**** The data ****
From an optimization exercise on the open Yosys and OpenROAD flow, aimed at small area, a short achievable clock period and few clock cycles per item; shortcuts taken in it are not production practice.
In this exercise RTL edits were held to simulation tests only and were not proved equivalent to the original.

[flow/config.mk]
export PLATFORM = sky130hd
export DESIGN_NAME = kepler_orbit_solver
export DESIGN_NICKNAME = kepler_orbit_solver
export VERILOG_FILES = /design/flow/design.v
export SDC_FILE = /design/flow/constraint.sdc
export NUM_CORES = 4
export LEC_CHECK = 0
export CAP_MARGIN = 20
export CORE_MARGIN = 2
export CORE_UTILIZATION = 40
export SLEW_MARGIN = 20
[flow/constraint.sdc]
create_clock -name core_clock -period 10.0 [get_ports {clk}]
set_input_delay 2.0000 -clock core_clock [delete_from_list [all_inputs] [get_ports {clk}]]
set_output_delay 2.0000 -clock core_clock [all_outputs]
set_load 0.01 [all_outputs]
****
**** The data ****
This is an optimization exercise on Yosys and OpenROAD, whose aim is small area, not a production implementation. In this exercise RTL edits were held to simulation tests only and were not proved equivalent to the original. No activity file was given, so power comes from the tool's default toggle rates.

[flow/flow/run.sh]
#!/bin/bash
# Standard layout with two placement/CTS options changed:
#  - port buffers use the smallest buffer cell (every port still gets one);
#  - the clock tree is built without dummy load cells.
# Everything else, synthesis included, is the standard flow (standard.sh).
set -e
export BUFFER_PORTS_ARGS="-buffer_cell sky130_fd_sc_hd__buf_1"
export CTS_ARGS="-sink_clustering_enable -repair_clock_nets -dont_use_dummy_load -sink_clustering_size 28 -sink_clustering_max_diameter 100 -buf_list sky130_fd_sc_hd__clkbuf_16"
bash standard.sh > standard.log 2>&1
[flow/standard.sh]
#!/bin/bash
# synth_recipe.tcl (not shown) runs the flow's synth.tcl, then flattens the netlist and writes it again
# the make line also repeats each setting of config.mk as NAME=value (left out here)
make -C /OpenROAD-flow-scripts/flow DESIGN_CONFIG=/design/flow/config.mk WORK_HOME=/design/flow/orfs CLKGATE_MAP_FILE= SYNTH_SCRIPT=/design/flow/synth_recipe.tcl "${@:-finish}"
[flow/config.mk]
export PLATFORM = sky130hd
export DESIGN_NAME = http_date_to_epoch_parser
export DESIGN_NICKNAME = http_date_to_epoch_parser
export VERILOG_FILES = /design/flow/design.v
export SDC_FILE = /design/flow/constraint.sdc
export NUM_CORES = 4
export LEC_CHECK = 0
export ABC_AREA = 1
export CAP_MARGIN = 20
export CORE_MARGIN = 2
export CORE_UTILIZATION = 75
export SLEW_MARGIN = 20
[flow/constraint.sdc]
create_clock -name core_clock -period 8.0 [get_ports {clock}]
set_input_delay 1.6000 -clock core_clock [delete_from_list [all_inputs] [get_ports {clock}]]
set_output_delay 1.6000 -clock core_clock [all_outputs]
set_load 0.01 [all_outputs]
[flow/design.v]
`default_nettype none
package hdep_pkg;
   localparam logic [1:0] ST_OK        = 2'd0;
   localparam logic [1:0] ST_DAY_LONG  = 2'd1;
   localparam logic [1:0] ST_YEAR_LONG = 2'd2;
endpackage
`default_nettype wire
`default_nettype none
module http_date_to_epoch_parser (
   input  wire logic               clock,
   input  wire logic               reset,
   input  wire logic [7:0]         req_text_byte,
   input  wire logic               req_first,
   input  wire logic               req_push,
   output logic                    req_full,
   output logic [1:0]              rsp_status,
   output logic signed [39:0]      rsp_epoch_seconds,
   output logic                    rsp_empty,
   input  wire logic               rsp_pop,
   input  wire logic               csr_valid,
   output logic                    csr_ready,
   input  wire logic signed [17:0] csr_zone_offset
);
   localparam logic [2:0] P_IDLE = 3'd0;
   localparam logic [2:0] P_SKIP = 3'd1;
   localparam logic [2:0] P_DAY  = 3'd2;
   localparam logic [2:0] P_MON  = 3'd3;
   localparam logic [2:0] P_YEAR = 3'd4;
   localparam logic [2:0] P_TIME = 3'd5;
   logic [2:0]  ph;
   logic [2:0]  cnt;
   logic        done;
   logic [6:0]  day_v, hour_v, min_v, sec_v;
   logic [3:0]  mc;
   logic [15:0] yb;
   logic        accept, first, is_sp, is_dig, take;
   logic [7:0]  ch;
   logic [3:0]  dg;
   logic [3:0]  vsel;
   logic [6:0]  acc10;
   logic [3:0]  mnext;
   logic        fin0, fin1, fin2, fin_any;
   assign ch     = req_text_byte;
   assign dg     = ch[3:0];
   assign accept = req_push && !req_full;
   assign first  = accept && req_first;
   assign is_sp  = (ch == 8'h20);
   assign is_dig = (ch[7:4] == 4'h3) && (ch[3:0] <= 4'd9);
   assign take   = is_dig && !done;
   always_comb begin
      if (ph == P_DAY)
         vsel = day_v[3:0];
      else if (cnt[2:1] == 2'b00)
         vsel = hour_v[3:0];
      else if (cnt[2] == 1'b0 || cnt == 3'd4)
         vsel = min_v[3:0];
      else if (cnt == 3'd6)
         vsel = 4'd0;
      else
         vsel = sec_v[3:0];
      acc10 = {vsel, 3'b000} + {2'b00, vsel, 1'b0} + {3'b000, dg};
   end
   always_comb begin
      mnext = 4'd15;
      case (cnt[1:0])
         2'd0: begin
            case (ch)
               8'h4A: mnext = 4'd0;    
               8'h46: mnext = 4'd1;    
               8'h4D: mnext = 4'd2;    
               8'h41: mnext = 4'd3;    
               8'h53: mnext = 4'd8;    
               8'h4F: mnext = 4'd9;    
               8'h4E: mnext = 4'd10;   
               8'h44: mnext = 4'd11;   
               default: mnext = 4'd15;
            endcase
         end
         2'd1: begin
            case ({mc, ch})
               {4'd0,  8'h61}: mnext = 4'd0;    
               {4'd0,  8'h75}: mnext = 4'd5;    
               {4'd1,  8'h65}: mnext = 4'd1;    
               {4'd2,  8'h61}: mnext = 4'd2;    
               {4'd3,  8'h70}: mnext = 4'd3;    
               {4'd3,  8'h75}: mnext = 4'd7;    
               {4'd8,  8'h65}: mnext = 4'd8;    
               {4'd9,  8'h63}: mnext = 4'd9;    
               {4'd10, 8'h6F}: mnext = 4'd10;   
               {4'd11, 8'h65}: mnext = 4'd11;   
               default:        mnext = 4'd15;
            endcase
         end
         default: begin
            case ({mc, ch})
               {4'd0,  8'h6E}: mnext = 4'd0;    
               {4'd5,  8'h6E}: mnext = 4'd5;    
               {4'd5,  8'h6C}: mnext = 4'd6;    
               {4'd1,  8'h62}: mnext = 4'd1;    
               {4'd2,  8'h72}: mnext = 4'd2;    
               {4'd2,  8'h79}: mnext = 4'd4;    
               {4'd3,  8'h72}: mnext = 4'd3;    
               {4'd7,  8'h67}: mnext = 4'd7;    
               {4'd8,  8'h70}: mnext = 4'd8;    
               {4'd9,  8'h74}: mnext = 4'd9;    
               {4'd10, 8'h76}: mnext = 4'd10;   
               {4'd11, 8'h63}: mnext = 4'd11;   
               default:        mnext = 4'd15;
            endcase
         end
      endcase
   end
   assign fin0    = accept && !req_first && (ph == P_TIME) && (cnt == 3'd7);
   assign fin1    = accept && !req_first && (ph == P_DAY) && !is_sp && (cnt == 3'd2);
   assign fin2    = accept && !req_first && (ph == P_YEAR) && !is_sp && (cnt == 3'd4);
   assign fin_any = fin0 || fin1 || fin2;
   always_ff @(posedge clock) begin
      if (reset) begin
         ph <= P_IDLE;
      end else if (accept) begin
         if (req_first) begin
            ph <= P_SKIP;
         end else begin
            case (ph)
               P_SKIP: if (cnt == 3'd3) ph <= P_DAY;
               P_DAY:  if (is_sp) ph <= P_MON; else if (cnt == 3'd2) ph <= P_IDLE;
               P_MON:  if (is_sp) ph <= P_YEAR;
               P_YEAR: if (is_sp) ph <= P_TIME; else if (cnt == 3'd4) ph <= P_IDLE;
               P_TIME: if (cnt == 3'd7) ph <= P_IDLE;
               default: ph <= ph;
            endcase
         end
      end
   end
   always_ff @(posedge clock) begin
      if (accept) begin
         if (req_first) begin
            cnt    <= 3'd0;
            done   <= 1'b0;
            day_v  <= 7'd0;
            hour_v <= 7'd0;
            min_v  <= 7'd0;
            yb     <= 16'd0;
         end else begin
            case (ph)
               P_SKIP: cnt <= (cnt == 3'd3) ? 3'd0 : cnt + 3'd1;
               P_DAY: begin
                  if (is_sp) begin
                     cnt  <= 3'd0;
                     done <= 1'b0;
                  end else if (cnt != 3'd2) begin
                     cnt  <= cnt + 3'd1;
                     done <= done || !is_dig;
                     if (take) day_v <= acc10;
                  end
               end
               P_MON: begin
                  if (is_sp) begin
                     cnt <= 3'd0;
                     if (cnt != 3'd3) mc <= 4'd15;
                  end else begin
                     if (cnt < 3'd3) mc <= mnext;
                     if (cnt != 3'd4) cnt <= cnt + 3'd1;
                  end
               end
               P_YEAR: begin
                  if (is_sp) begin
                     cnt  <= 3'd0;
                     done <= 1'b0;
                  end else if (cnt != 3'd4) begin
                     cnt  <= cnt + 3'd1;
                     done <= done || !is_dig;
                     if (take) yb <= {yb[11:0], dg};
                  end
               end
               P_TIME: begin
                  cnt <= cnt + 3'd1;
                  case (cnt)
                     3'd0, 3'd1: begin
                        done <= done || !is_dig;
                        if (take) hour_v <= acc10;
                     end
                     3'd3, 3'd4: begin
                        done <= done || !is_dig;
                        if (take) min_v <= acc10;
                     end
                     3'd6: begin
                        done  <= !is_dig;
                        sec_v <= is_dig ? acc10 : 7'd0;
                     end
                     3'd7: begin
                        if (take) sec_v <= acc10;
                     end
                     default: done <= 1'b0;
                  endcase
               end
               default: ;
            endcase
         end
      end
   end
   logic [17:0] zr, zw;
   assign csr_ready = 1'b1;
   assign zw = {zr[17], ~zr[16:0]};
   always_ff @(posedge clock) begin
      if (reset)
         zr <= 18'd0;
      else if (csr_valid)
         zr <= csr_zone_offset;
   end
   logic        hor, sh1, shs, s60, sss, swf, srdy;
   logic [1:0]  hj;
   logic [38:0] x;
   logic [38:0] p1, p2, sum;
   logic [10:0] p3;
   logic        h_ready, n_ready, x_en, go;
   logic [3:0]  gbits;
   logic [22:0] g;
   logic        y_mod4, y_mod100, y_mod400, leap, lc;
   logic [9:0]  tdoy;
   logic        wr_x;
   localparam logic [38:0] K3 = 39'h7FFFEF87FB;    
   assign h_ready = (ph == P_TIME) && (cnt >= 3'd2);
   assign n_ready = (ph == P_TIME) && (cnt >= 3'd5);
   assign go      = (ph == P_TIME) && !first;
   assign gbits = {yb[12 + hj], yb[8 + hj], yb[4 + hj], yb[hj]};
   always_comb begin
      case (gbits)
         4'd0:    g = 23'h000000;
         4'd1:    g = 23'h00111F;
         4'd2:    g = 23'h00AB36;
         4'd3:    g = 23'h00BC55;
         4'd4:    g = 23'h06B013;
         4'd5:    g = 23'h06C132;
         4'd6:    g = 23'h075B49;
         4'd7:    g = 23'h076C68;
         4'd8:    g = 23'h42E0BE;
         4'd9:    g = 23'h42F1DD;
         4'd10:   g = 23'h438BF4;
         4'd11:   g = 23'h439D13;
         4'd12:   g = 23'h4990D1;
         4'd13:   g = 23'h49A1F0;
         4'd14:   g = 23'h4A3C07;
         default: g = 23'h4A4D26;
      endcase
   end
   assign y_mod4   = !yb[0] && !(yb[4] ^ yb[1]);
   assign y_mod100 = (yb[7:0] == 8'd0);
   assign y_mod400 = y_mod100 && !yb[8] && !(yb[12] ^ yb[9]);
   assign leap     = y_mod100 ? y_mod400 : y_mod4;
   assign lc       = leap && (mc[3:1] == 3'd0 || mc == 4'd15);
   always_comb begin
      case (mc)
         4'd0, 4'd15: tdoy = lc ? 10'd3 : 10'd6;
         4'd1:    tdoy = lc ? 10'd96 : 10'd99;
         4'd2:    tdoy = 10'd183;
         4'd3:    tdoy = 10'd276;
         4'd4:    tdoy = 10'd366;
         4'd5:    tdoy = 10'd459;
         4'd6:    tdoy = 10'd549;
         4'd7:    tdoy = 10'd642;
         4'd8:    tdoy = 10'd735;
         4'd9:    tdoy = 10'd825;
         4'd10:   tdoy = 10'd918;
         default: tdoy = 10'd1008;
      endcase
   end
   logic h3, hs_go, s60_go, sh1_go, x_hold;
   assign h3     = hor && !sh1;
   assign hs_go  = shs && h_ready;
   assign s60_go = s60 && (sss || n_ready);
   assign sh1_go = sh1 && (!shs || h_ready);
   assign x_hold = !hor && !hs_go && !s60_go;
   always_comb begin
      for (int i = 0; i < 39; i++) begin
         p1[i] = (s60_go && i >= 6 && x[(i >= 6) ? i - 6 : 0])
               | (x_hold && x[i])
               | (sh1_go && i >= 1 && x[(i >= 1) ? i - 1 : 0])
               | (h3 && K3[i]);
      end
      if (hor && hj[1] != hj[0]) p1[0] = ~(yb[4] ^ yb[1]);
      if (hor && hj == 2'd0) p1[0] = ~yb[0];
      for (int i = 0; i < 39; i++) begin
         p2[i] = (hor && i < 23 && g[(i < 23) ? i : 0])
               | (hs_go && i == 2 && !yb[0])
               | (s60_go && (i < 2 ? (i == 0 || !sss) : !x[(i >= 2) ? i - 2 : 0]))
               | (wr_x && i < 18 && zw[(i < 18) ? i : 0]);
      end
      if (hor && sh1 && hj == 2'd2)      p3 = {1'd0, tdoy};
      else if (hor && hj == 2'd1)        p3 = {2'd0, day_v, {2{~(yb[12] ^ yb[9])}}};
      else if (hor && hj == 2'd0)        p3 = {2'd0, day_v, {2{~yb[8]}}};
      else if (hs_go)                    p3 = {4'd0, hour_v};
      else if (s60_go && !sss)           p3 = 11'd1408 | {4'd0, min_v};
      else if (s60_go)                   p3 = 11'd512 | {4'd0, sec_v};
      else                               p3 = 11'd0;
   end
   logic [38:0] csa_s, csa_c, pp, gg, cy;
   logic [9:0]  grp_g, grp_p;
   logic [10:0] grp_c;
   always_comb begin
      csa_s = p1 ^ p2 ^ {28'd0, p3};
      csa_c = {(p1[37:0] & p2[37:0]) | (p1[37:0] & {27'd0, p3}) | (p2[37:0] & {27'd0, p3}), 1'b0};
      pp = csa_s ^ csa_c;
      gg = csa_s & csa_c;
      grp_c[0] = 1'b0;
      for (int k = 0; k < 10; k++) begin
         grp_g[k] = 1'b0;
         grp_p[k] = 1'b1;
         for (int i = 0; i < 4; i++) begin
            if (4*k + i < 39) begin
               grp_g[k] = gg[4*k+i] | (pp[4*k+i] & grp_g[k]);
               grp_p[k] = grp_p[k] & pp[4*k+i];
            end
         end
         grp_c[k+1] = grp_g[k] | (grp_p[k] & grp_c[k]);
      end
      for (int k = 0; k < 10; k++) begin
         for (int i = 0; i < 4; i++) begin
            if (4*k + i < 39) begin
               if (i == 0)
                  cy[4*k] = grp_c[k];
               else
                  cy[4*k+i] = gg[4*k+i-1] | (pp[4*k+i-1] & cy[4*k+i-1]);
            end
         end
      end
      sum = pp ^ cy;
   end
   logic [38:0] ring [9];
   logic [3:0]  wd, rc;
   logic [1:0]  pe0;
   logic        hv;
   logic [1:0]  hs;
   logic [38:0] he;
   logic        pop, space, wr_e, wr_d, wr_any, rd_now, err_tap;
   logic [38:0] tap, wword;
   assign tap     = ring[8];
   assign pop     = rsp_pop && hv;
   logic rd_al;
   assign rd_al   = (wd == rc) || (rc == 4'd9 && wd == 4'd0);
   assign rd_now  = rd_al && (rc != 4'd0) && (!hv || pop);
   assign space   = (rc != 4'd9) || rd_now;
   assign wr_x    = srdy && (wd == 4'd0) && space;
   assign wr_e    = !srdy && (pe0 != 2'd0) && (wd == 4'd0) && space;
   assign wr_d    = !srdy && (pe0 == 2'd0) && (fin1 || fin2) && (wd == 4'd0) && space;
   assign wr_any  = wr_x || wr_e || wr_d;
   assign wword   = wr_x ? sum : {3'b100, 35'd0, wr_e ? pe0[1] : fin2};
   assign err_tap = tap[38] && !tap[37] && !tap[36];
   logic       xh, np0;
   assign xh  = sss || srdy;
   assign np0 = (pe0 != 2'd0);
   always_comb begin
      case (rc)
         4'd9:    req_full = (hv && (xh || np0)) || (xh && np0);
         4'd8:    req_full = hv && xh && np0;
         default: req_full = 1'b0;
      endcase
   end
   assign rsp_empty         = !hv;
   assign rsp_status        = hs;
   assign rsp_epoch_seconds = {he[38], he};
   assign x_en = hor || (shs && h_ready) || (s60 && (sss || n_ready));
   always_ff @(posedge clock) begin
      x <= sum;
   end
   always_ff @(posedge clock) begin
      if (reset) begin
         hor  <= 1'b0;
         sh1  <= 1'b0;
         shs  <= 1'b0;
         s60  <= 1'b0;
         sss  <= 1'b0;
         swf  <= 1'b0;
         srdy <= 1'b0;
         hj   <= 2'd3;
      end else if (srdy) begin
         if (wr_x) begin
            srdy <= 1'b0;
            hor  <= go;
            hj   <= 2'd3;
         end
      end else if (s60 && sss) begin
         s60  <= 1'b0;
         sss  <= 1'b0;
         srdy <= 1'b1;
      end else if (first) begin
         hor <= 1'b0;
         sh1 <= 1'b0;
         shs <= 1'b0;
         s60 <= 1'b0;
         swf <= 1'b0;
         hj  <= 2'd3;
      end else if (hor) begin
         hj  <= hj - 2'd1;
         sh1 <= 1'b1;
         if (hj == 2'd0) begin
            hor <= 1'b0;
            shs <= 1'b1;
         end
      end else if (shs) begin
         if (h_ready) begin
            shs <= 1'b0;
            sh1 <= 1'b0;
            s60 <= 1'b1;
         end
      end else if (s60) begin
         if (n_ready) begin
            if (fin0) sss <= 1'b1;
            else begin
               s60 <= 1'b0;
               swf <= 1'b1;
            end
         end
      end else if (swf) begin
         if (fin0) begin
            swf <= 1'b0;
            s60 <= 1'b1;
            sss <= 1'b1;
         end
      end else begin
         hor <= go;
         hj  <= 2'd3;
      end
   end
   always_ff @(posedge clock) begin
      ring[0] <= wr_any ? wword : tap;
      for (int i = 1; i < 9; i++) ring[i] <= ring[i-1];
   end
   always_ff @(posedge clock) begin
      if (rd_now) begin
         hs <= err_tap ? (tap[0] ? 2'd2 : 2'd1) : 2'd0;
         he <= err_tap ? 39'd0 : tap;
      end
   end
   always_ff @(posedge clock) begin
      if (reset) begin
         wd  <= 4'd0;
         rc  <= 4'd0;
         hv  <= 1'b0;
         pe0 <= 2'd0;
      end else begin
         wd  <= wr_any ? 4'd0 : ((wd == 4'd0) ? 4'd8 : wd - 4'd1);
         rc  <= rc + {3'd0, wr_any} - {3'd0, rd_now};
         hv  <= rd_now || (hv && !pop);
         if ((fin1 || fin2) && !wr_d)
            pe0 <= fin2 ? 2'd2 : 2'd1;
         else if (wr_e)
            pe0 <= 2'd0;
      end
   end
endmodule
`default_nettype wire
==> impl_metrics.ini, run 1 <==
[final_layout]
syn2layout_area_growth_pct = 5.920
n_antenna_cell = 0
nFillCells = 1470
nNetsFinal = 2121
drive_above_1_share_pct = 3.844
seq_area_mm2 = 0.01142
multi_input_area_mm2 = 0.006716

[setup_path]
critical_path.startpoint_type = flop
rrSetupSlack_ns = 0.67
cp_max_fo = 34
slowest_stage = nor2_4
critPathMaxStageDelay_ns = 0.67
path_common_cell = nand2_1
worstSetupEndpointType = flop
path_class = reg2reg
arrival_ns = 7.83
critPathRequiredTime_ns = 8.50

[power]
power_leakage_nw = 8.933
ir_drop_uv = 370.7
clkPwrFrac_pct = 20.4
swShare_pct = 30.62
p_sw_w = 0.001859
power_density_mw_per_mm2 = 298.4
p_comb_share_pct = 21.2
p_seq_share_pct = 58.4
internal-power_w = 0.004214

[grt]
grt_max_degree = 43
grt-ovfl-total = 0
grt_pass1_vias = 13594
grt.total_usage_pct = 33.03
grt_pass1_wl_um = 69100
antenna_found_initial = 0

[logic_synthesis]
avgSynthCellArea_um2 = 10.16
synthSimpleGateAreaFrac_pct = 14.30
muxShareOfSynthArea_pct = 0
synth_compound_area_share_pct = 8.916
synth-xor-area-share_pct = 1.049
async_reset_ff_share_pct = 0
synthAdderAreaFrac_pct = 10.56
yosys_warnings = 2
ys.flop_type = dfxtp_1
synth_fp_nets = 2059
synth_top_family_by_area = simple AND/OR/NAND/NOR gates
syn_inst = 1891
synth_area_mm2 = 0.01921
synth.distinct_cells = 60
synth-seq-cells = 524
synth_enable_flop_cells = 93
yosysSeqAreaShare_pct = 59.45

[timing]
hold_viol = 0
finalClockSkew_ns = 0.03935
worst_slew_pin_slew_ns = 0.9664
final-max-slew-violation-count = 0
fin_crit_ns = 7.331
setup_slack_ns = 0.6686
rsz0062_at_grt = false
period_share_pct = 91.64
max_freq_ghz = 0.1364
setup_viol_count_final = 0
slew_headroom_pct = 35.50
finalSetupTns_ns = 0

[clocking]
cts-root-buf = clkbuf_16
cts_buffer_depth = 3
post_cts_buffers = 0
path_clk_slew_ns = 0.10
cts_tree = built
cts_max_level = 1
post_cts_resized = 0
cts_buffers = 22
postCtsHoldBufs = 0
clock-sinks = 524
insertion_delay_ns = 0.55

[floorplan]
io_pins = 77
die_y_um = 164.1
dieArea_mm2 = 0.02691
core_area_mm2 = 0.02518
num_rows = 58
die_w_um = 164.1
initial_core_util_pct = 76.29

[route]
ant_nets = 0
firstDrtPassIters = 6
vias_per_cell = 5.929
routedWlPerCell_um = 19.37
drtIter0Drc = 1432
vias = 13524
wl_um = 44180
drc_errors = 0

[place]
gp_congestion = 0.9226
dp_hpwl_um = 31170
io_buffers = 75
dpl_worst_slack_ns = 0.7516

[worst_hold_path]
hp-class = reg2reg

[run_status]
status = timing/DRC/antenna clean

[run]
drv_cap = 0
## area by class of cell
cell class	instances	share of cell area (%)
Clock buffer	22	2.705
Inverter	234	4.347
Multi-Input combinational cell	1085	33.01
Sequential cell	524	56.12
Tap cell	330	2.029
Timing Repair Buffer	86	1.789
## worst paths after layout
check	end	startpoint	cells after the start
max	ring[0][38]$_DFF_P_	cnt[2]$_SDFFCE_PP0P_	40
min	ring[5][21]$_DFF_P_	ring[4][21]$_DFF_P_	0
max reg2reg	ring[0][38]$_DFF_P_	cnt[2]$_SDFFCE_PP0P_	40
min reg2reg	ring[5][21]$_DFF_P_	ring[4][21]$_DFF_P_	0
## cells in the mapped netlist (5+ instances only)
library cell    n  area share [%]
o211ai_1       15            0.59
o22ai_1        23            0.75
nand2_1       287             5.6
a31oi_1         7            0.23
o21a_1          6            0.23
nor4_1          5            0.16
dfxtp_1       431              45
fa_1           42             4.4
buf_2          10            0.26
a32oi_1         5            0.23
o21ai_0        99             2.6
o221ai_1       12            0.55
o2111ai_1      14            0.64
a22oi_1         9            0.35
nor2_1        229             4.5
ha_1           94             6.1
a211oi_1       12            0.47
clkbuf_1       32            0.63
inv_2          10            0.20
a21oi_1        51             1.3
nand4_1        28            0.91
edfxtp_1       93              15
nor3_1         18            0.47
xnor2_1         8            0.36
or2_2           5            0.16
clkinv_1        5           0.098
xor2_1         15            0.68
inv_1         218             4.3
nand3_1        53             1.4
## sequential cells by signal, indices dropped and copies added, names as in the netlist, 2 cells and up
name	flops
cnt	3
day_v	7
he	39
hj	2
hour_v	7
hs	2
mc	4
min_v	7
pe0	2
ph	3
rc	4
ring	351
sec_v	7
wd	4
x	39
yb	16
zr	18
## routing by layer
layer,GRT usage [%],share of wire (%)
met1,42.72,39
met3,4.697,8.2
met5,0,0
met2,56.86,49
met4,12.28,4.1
****
Copy only this part of the entries above: the line with "localparam logic [1:0] ST_OK", the line with "localparam logic [2:0] P_IDLE = 3'd0;", and the lines between, all exactly as written.

   localparam logic [1:0] ST_OK        = 2'd0;
   localparam logic [1:0] ST_DAY_LONG  = 2'd1;
   localparam logic [1:0] ST_YEAR_LONG = 2'd2;
endpackage
`default_nettype wire
`default_nettype none
module http_date_to_epoch_parser (
   input  wire logic               clock,
   input  wire logic               reset,
   input  wire logic [7:0]         req_text_byte,
   input  wire logic               req_first,
   input  wire logic               req_push,
   output logic                    req_full,
   output logic [1:0]              rsp_status,
   output logic signed [39:0]      rsp_epoch_seconds,
   output logic                    rsp_empty,
   input  wire logic               rsp_pop,
   input  wire logic               csr_valid,
   output logic                    csr_ready,
   input  wire logic signed [17:0] csr_zone_offset
);
   localparam logic [2:0] P_IDLE = 3'd0;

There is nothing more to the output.